• **WORK TASK**
Report each line of the data that includes the word "path".

----------

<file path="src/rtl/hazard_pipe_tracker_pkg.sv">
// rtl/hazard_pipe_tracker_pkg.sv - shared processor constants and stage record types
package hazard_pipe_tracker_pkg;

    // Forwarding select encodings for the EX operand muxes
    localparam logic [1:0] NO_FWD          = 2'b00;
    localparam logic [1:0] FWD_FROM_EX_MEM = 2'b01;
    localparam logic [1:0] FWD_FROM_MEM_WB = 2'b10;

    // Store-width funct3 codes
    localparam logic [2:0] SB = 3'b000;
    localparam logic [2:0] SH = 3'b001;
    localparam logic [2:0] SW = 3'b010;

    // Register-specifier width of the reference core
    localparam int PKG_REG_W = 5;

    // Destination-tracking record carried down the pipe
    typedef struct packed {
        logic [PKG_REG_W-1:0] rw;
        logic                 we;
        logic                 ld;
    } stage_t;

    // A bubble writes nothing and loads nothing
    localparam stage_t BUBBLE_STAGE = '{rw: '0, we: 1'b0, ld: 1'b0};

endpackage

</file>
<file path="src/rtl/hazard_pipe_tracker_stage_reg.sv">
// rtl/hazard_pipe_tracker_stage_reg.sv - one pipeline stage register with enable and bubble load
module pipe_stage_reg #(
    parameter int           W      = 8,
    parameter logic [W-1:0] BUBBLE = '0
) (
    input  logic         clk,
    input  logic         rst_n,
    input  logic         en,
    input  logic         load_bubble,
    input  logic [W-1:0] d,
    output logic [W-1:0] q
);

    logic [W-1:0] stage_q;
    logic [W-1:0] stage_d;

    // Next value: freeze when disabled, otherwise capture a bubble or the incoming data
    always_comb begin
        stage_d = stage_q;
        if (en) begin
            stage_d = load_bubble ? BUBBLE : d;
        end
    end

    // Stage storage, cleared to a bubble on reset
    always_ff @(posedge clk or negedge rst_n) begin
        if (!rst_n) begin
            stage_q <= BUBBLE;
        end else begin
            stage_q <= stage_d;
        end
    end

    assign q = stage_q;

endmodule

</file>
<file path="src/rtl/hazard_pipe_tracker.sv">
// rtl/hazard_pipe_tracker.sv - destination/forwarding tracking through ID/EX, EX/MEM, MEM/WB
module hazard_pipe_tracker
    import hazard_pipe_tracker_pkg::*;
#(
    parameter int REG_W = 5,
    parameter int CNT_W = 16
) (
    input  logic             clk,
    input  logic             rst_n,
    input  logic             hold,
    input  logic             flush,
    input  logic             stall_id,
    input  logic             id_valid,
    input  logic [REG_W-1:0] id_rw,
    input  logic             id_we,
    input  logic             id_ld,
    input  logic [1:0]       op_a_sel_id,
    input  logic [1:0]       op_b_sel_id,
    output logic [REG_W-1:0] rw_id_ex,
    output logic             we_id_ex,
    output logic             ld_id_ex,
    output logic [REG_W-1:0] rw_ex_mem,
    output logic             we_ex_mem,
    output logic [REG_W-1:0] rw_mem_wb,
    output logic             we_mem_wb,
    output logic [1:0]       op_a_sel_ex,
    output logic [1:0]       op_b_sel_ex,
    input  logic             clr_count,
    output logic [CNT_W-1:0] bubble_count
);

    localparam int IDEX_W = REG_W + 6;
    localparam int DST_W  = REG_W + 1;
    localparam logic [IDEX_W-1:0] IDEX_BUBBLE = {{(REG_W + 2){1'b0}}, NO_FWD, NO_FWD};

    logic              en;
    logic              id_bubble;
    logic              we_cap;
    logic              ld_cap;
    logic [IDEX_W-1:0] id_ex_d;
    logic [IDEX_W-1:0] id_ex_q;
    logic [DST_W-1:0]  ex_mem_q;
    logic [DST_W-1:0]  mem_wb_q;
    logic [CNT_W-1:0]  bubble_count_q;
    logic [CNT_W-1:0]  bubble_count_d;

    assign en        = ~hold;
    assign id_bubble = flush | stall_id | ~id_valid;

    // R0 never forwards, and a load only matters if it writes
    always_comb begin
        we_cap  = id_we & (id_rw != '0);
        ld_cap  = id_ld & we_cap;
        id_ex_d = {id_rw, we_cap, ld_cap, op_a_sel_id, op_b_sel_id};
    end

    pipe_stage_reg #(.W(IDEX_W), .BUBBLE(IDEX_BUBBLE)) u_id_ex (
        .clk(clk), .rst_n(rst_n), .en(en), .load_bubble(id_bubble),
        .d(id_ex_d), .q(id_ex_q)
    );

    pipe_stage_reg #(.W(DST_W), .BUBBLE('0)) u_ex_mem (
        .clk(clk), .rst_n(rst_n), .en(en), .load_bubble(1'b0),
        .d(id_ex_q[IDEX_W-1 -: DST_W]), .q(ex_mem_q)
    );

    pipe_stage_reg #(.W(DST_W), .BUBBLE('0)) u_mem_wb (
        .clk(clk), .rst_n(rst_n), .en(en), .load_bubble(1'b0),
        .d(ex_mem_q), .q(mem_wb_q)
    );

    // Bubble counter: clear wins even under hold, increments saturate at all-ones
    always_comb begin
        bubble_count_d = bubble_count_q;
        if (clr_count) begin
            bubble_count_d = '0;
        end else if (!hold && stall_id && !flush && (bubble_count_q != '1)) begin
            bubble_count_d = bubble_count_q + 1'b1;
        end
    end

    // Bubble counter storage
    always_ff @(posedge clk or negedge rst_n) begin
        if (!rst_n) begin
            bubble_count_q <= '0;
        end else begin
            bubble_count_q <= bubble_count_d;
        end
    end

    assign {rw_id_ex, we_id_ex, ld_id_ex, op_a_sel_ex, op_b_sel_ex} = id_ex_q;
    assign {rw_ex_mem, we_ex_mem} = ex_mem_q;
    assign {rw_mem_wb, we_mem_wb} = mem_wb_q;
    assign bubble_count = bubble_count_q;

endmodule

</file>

----------

• **YOUR RESPONSE**
<file path="src/rtl/hazard_pipe_tracker_pkg.sv">
<file path="src/rtl/hazard_pipe_tracker_stage_reg.sv">
<file path="src/rtl/hazard_pipe_tracker.sv">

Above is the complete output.